I called O365 support and waited on hold for almost 30 minutes before I gave up and went to work on something else.

Most of the articles I can find reference getting the administrator to fix the issue for me, but I am the administrator for this O365 domain.

Anyone ever run into this? What are my options?

5 Spice ups

There should be an administrator-level account with just @yourdomain.onmicrosoft.com as the domain, this was what you used when first creating the tentant on O365. Hopefully you haven’t disabled or lost track of that account.

Did you keep backup codes stashed away when you set up Authenticator?

2 Spice ups

Yeah, you are probably going to need MS Support to help you out of this pickle.

Here are couple tips for the future:

  1. Print (make a hard copy) of your authenticator QR code when you are first presented with it. Keep that in a safe place. If your phone breaks or you have to replace it, just scan that QR code in the new app. No fuss no muss.

  2. Configure a backup device with every authenticator code. You can have as many devices as you want registered with the same key.

1 Spice up

I did not print or save any other backup codes. Every other 2FA that I have setup has allowed me to send text messages to my phone number or to a backup email account. This is the first one I’ve had problems with involving 2FA.

I will look into the .onmicrosoft.com account, but I can’t remember what it was right now.

This is scaring me a bit about adding 2FA to my other accounts. I have about 12 accounts from various services that all have 2FA setup. Now I need to go through them all and making sure they are not vulnerable to the same scenario.

If you’re the admin, log into Azure and disable MFA for that account using your global admin creds (hopefully your daily user account isn’t a GA).

If this is in your admin account, is there a second admin?

1 Spice up

Your QR code for Microsoft services is a one time use. That’s been in place for the last several months

If you try to re-add using the QR code, it will error and state it has already been used.

@lburlingame

1 Spice up

Perhaps in the case of the MSA you can’t re-add using QR code, but you can certainly add more than one device.

We have 3 IT admins that utilize our O365 global admin and we all are able to use our individual phones for MFA on the same account.

I waited on hold for 2 hours MS O365 support last night before giving up.

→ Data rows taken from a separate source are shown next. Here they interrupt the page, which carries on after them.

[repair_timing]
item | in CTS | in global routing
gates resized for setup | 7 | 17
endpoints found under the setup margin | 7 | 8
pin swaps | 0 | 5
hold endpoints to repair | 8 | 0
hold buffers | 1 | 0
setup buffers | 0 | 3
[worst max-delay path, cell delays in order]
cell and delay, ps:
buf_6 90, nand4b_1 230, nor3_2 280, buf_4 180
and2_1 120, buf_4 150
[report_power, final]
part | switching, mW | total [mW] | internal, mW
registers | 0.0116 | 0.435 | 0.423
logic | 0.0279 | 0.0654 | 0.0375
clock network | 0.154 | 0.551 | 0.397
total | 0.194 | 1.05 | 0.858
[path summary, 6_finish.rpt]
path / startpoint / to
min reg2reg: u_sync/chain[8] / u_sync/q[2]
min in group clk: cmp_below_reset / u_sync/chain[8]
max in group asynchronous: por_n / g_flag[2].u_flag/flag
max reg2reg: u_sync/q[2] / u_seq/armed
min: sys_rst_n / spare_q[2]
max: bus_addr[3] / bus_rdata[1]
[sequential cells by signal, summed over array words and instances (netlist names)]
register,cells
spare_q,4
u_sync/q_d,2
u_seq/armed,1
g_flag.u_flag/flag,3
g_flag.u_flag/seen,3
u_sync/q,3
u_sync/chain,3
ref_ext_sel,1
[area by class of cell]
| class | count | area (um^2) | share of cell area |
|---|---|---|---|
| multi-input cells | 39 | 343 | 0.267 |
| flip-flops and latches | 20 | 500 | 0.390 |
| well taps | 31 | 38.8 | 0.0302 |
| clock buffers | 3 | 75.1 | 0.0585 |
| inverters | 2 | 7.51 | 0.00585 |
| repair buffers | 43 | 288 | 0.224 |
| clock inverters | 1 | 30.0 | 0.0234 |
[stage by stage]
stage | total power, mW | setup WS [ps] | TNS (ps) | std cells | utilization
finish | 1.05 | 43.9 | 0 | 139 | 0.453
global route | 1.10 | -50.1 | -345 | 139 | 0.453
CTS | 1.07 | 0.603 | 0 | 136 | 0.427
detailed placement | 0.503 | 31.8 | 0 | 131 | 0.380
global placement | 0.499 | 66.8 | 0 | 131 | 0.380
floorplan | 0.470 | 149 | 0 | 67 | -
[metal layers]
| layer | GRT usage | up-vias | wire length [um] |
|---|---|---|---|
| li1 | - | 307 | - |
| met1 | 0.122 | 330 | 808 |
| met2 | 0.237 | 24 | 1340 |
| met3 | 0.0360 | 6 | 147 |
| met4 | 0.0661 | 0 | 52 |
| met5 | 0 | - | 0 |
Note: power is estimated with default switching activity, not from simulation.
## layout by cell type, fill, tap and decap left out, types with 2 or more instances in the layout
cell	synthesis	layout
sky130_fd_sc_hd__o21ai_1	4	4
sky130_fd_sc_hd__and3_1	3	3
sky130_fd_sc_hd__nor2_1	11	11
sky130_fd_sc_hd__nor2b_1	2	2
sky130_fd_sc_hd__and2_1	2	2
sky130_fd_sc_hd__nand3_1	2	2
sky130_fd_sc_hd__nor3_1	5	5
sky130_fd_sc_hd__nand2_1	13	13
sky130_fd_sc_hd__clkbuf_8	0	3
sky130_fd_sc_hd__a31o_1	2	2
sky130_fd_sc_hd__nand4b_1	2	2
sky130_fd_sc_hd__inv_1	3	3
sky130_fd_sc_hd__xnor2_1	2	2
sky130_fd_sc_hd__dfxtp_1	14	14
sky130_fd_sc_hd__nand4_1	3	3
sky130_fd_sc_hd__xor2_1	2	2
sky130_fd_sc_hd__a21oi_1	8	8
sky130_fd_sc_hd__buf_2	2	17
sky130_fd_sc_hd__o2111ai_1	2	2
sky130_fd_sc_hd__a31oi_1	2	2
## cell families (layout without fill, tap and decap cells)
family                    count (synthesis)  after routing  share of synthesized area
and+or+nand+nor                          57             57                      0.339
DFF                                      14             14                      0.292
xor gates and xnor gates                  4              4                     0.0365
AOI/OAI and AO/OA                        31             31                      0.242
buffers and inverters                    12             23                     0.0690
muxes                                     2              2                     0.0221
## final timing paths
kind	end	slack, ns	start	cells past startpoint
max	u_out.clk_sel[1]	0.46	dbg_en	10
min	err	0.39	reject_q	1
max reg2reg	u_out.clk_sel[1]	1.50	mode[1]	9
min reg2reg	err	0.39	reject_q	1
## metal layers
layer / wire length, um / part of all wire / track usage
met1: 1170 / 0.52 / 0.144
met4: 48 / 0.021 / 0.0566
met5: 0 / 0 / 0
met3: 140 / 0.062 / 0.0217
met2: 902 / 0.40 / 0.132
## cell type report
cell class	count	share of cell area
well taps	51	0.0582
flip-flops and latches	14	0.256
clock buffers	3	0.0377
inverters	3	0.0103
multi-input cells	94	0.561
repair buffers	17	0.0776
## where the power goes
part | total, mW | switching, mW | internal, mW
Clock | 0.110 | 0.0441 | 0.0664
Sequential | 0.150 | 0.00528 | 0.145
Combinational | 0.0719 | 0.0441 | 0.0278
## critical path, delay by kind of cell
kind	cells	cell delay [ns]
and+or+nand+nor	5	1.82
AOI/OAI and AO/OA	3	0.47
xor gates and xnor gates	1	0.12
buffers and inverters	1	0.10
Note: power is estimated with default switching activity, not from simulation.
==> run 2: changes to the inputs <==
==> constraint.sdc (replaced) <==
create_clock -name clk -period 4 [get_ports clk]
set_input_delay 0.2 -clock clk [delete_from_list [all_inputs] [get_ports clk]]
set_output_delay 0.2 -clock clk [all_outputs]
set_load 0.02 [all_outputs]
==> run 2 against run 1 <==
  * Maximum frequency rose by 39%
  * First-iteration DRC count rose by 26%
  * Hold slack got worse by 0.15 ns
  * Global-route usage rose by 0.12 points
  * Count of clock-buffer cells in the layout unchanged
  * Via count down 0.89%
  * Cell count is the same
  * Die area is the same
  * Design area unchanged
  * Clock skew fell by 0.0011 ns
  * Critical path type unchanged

You can absolutely add more than one device, yes, but you cannot re-use the same QR code as of recent.

@lburlingame

1 Spice up

I was able to get in touch with Microsoft support and get bounced around between a few departments until they could verify me and reset the MFA on the account. I then added my iPhone 7 back and then I went to add my iPad and the option to add additional devices was missing and the tech support agent could not tell me where to go to add additional devices.

In the end, I had to assign a license for essentials to my admin account in order to get the option of adding additional devices for MFA.